Acompanhamento das políticas sociais 

A ausência do Censo inviabiliza o acompanhamento dos resultados das políticas sociais dos governos federal, estadual e municipal. Com isso, não permite o contínuo aprimoramento do sistema de proteção social brasileiro. 

Proibição de proteção insuficiente 

Os diplomas normativos editados para a satisfação de direitos constitucionais não contêm apenas uma proibição de intervenção (Eingriffsverbote), expressando também um postulado de proteção (Schutzgebote). Há, assim, para utilizar a expressão de, não apenas a proibição do excesso (Übermassverbote), mas também a proibição de proteção insuficiente (Untermassverbote). Por isso, a execução de leis dotadas de substrato constitucional não pode ser deixada ao livre alvedrio do gestor público, sob pena de comprometimento, por via transversa, de opções políticas sedimentadas na própria Constituição Federal. No exercício da jurisdição constitucional cabe ao Tribunal atuar na defesa dos direitos constitucionais negligenciados pelo Estado, notadamente nas hipóteses em que se constata descumprimento inercial de políticas públicas instituídas pelo Poder Legislativo. 

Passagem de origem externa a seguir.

**config.mk**
```make
export PLATFORM = sky130hd
export DESIGN_NAME = uart_rx_errflags
export DESIGN_NICKNAME = d
export VERILOG_FILES = /design/src/rtl/uart_rx_pkg.sv /design/src/rtl/uart_rx_baud.sv /design/src/rtl/uart_rx_shift.sv /design/src/rtl/uart_rx_buf.sv /design/src/rtl/uart_rx_errflags.sv
export SDC_FILE = /design/constraint.sdc
export NUM_CORES = 1
export LEC_CHECK = 0
export ABC_AREA = 1
export BUFFER_PORTS_ARGS = -buffer_cell sky130_fd_sc_hd__clkbuf_2
export CAP_MARGIN = 25
export CORE_MARGIN = 2
export CORE_UTILIZATION = 55
export DETAILED_ROUTE_END_ITERATION = 6
export PLACE_DENSITY_LB_ADDON = 0.12
export RECOVER_POWER = 25
export SLEW_MARGIN = 20
export SYNTH_ARGS = -nofsm -noshare
export SYNTH_HDL_FRONTEND = slang
export SYNTH_SLANG_ARGS = --single-unit
```
**constraint.sdc**
```tcl
create_clock -name clk -period 2.7 [get_ports clk]
set_input_delay 0.54 -clock clk [delete_from_list [all_inputs] [get_ports clk]]
set_output_delay 0.54 -clock clk [all_outputs]
set_load 0.05 [all_outputs]
```
**src/rtl/uart_rx_pkg.sv**
```systemverilog
// Package: shared types and encodings for the serial receiver.
// Assumes: nothing beyond IEEE 1800-2017 packages.
package uart_rx_pkg;

    localparam int DATA_W   = 9;   // widest character
    localparam int DIV_W    = 8;   // divider setting width
    localparam int TICKS    = 16;  // ticks per bit
    localparam int SUB_W    = $clog2(TICKS);
    localparam int MID_TICK = TICKS / 2 - 1;
    localparam int CNT_W    = $clog2(DATA_W + 1);

    localparam logic [1:0] PAR_ODD  = 2'b01;
    localparam logic [1:0] PAR_EVEN = 2'b10;

    typedef enum logic [2:0] {
        ST_IDLE,
        ST_START,
        ST_DATA,
        ST_PAR,
        ST_STOP1,
        ST_STOP2
    } rx_state_t;

endpackage

```
**src/rtl/uart_rx_baud.sv**
```systemverilog
// Module: tick generator. Emits one tick every div+1 clocks.
// Assumes: restart re-phases the count so a tick follows div+1 clocks later.
module uart_rx_baud #(
    parameter int DIV_W = 8
) (
    input  logic             clk,
    input  logic             rst_n,
    input  logic [DIV_W-1:0] div,
    input  logic             restart,
    output logic             tick
);
    logic [DIV_W-1:0] cnt;

    // Purpose: count clocks, wrapping at the divider setting.
    always_ff @(posedge clk) begin
        if (!rst_n || restart || cnt == div) cnt <= '0;
        else                                 cnt <= cnt + 1'b1;
    end

    assign tick = (cnt == div) && !restart;
endmodule

```
**src/rtl/uart_rx_shift.sv**
```systemverilog
// Module: frame sequencer and shift register.
// It synchronises the line, confirms the start bit, samples each bit
// at its middle tick, and emits a one-clock done pulse carrying the
// character and its framing and parity results.
// Assumes: format inputs are static while a frame is in flight.
module uart_rx_shift
    import uart_rx_pkg::*;
#(
    parameter int DW = DATA_W
) (
    input  logic          clk,
    input  logic          rst_n,
    input  logic          rx_en,
    input  logic          rxd,
    input  logic          tick,
    input  logic [1:0]    data_len,
    input  logic [1:0]    parity_mode,
    input  logic          two_stop,
    output logic          restart,
    output logic          done,
    output logic [DW-1:0] char_out,
    output logic          frm_out,
    output logic          par_out
);
    logic            s1, s2, prev;
    rx_state_t       state;
    logic [SUB_W-1:0] sub;
    logic [CNT_W-1:0] bitcnt;
    logic [DW-1:0]   sh;
    logic            ones_odd, ferr;
    logic            mid, last, par_en, odd_sel;
    logic [CNT_W-1:0] nbits;
    logic [DW-1:0]   justified;

    assign mid     = tick && (sub == SUB_W'(MID_TICK));
    assign last    = tick && (sub == SUB_W'(TICKS - 1));
    assign par_en  = (parity_mode == PAR_ODD) || (parity_mode == PAR_EVEN);
    assign odd_sel = (parity_mode == PAR_ODD);
    assign restart = (state == ST_IDLE) && rx_en && prev && !s2;

    // Purpose: map the length code to a bit count and right-justify.
    always_comb begin
        case (data_len)
            2'd0:    begin nbits = CNT_W'(DW - 2); justified = sh >> 2; end
            2'd1:    begin nbits = CNT_W'(DW - 1); justified = sh >> 1; end
            default: begin nbits = CNT_W'(DW);     justified = sh;      end
        endcase
    end

    // Purpose: two-stage synchroniser plus edge history for the line.
    always_ff @(posedge clk) begin
        if (!rst_n) begin
            s1 <= 1'b1; s2 <= 1'b1; prev <= 1'b1;
        end else begin
            s1 <= rxd; s2 <= s1; prev <= s2;
        end
    end

    // Purpose: step through the frame and assemble the character.
    always_ff @(posedge clk) begin
        if (!rst_n) begin
            state <= ST_IDLE; sub <= '0; bitcnt <= '0; sh <= '0;
            ones_odd <= 1'b0; ferr <= 1'b0;
            done <= 1'b0; char_out <= '0; frm_out <= 1'b0; par_out <= 1'b0;
        end else begin
            done <= 1'b0;
            if (state != ST_IDLE && tick) sub <= sub + 1'b1;
            if (!rx_en) begin
                state <= ST_IDLE;
            end else begin
                case (state)
                    ST_IDLE: if (restart) begin
                        state <= ST_START; sub <= '0;
                        ones_odd <= 1'b0; ferr <= 1'b0; bitcnt <= '0;
                    end
                    ST_START: begin
                        if (mid && s2)  state <= ST_IDLE;
                        else if (last)  state <= ST_DATA;
                    end
                    ST_DATA: begin
                        if (mid) begin
                            sh       <= {s2, sh[DW-1:1]};
                            ones_odd <= ones_odd ^ s2;
                        end
                        if (last) begin
                            if (bitcnt == nbits - 1'b1)
                                state <= par_en ? ST_PAR : ST_STOP1;
                            bitcnt <= bitcnt + 1'b1;
                        end
                    end
                    ST_PAR: begin
                        if (mid)  ones_odd <= ones_odd ^ s2;
                        if (last) state <= ST_STOP1;
                    end
                    ST_STOP1: begin
                        if (mid) begin
                            ferr <= ferr | !s2;
                            if (!two_stop) begin
                                state    <= ST_IDLE;
                                done     <= 1'b1;
                                char_out <= justified;
                                frm_out  <= ferr | !s2;
                                par_out  <= par_en && (ones_odd != odd_sel);
                            end
                        end
                        if (last && two_stop) state <= ST_STOP2;
                    end
                    ST_STOP2: if (mid) begin
                        state    <= ST_IDLE;
                        done     <= 1'b1;
                        char_out <= justified;
                        frm_out  <= ferr | !s2;
                        par_out  <= par_en && (ones_odd != odd_sel);
                    end
                    default: state <= ST_IDLE;
                endcase
            end
        end
    end
endmodule

```
**src/rtl/uart_rx_buf.sv**
```systemverilog
// Module: one-entry receive buffer with error flags and request pulse.
// A read in the same clock as a completion releases the buffer first.
// Assumes: done is a one-clock pulse from the sequencer.
module uart_rx_buf #(
    parameter int DW = 9
) (
    input  logic          clk,
    input  logic          rst_n,
    input  logic          rx_en,
    input  logic          done,
    input  logic [DW-1:0] char_in,
    input  logic          frm_in,
    input  logic          par_in,
    input  logic          rd_strobe,
    output logic [DW-1:0] rx_data,
    output logic          rx_full,
    output logic          rx_irq,
    output logic          ovr_err,
    output logic          frm_err,
    output logic          par_err
);
    logic full_eff;
    logic ovr_base, frm_base, par_base;

    assign full_eff = rx_full && !rd_strobe;
    assign ovr_base = ovr_err && !rd_strobe;
    assign frm_base = frm_err && !rd_strobe;
    assign par_base = par_err && !rd_strobe;

    // Purpose: load the buffer, raise the request, and track the flags.
    always_ff @(posedge clk) begin
        if (!rst_n) begin
            rx_data <= '0; rx_full <= 1'b0; rx_irq <= 1'b0;
            ovr_err <= 1'b0; frm_err <= 1'b0; par_err <= 1'b0;
        end else begin
            rx_irq <= 1'b0;
            if (done) begin
                rx_data <= char_in;
                rx_full <= 1'b1;
                rx_irq  <= !full_eff;
                ovr_err <= ovr_base | full_eff;
                frm_err <= frm_base | frm_in;
                par_err <= par_base | par_in;
            end else begin
                rx_full <= full_eff;
                ovr_err <= ovr_base && rx_en;
                frm_err <= frm_base && rx_en;
                par_err <= par_base && rx_en;
            end
        end
    end
endmodule

```
**src/rtl/uart_rx_errflags.sv**
```systemverilog
// Module: top of the serial receiver with error flags.
// Wires the tick generator, the frame sequencer and the buffer, and
// forms the summary error flag and the ready-to-send output.
// Assumes: configuration changes only while the line is idle.
module uart_rx_errflags
    import uart_rx_pkg::*;
(
    input  logic              clk,
    input  logic              rst_n,
    input  logic              rx_en,
    input  logic              rts_func_en,
    input  logic [DIV_W-1:0]  baud_div,
    input  logic [1:0]        data_len,
    input  logic [1:0]        parity_mode,
    input  logic              two_stop,
    input  logic              rxd,
    input  logic              rd_strobe,
    output logic [DATA_W-1:0] rx_data,
    output logic              rx_full,
    output logic              rx_irq,
    output logic              ovr_err,
    output logic              frm_err,
    output logic              par_err,
    output logic              err_sum,
    output logic              rts_n
);
    logic              tick, restart, done, frm_c, par_c;
    logic [DATA_W-1:0] char_c;

    uart_rx_baud #(.DIV_W(DIV_W)) u_baud (
        .clk(clk), .rst_n(rst_n), .div(baud_div),
        .restart(restart), .tick(tick)
    );

    uart_rx_shift #(.DW(DATA_W)) u_shift (
        .clk(clk), .rst_n(rst_n), .rx_en(rx_en), .rxd(rxd), .tick(tick),
        .data_len(data_len), .parity_mode(parity_mode), .two_stop(two_stop),
        .restart(restart), .done(done), .char_out(char_c),
        .frm_out(frm_c), .par_out(par_c)
    );

    uart_rx_buf #(.DW(DATA_W)) u_buf (
        .clk(clk), .rst_n(rst_n), .rx_en(rx_en), .done(done),
        .char_in(char_c), .frm_in(frm_c), .par_in(par_c),
        .rd_strobe(rd_strobe), .rx_data(rx_data), .rx_full(rx_full),
        .rx_irq(rx_irq), .ovr_err(ovr_err), .frm_err(frm_err),
        .par_err(par_err)
    );

    assign err_sum = ovr_err | frm_err | par_err;
    assign rts_n   = !(rts_func_en && rx_en && !rx_full);
endmodule

```
==> out/results.tsv, run 1 <==
metric	value	unit
final net count	476	
clock sink count	59	
root buf cell	clkbuf_8	
CP endpoint kind	flop	
FF/Latch Area	1180	um^2
syn nets	438	
Sw Share	26.7	%
Synth Area in Simple Gates	25.1	%
synth warn	0	
Post-synth ARST share	0	%
Worst Tran Pin Value	1.39	ns
CP max FO	10	
CTS tree	built	
Psw	0.582	mW
TNS Setup	0	ns
maximum clock rate	489	MHz
relative slew slack	7.09	%
initial antenna violation count	0	
Fillers	477	
vias per inst	5.02	
number of flops mapped to enable cells by yosys	0	
Post CTS Setup Buffer Count	0	
CTS max path bufs	2	
Area contributors post-synth	dfxtp_1 (40%), nand2_1 (9.9%), inv_1 (7.8%), a21oi_1 (7.7%), o21ai_0 (4.9%)	
multiplexer area fraction after synthesis	0	%
CP dominant cell by count	nand2_1	
area fraction of the dominant cell type after synthesis	40.1	%
register area share after synthesis	40.1	%
Port Buffers	34	
HPWL after detailed placement	4.20	mm
Synth Cell Area	2940	um^2
largest net degree at the start of global routing	35	
Final Max Tran Viols	0	
PD cells	641	nW/um^2
Compound-Gate Fraction of Synth Area	19.3	%
initial drt markers	115	
Cell Area, Placed	3170	um^2
Post-CTS Resized	0	
main combinational cell family by area after synthesis	simple AND/OR/NAND/NOR gates	
Yosys reg bits	59	
WL/cell	10.8	um
I/O pins	35	
Synth Area in Adders	2.55	%
TritonCTS buffer count	9	
final WL	5.66	mm
clock power share	41.5	%
1st-pass router iterations	4	
DIE HEIGHT	77.1	um
vias	2640	
Critical Path, Cell by Cell	clkbuf_2, inv_1, nand2_1, ha_1, xor2_1, nand2_1, nor2_1, nand2_1, a21oi_1, nand3_2, nor2_4, nand3_1, nand2_1, nor2_1	
crit path time final	2.04	ns
syn avg cell area	7.13	um^2
post-route design area	3390	um^2
kind of critical path	in -> reg	
H-tree Lvls	3	
Synth area leader	dfxtp_1	
Max VDD drop	0.000521	V
Leakage Power	1.48	nW
global-route usage over all layers	20.7	%
maxcap violations	0	
Cell variety after synth	39	
Clk Latency, worst-skew pair	0.33	ns
crit share post-route	75.7	%
antenna-violating nets left	0	
crit path launch type	input pin	
Hold Crit Class	in -> reg	
WP data required	2.92	ns
RSZ-0062 raised after global routing	false	
final setup vio count	0	
die area	5950	um^2
Area Growth Syn to Fin	15.3	%
Placer Congestion	0.803	
Cells after Synth	413	
clock slew at reported path FFs	0.07	ns
xor/xnor cell area share of the yosys netlist	2.38	%
Multi-input gate area	1450	um^2
Core Rows	26	
Critical Path Slowest Stage Cell	ha_1	
critical path arrival	2.26	ns
hold_buf cts	0	
global route total overflow	0	
CORE AREA	5140	um^2
Internal	1.59	mW
DRC	0	
outcome	completed	
Gate power share	15.2	%
Reg power frac	43.3	%
CP max stage delay	0.32	ns
Initial Utilization	57.3	%
vias in the first global route	2312	
Main synth FF type	dfxtp_1	
Worst Skew	0.00658	ns
Fin. Hold Viols	0	
first-pass GRT wire length	10.0	mm
layout cells sized above 1	18.6	%
die width	77.1	um
Antenna diodes	0
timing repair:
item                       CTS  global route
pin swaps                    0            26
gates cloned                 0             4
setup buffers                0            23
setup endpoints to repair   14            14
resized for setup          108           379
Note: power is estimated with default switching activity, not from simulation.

Determinação para a realização do Censo apenas em 2022 

O STF determinou que o Poder Executivo implemente a referida política pública apenas no exercício financeiro subsequente à decisão, ou seja, em 2022. Por que se adotou essa solução e não se determinou a realização do Censo já em 2021? O Min. Gilmar Mendes explicou que é necessário fazer a defesa dos direitos negligenciados, mas sem invadir o domínio dos representantes democraticamente eleitos ou assumir compromisso com a conformação das políticas públicas. Assim, deve-se reservar atuações mais incisivas apenas para situações excepcionais. Por isso, o STF afirmou que estaria adotando uma “solução conciliadora”, capaz de, a um só tempo, realizar a vocação constitucional da lei negligenciada, sem descurar do espaço de discricionariedade próprio das instâncias políticas. Solução semelhante já havia sido adotada pela Corte no julgamento do MI 7300/DF. A União já deveria ter implementado o programa “renda básica de cidadania”, instituído pela Lei nº 10.835/2004, mas ainda não o fez. Diante disso, o STF, constatando o estado de mora inconstitucional, determinou que o programa seja efetivado pelo Presidente da República no exercício fiscal seguinte ao da conclusão do julgamento de mérito (ou seja, 2022). Nesse sentido: STF. Plenário. MI 7300/DF, Rel. Min. Marco Aurélio, redator do acórdão Min. Gilmar Mendes, julgado em 26/4/2021 (Info 1014).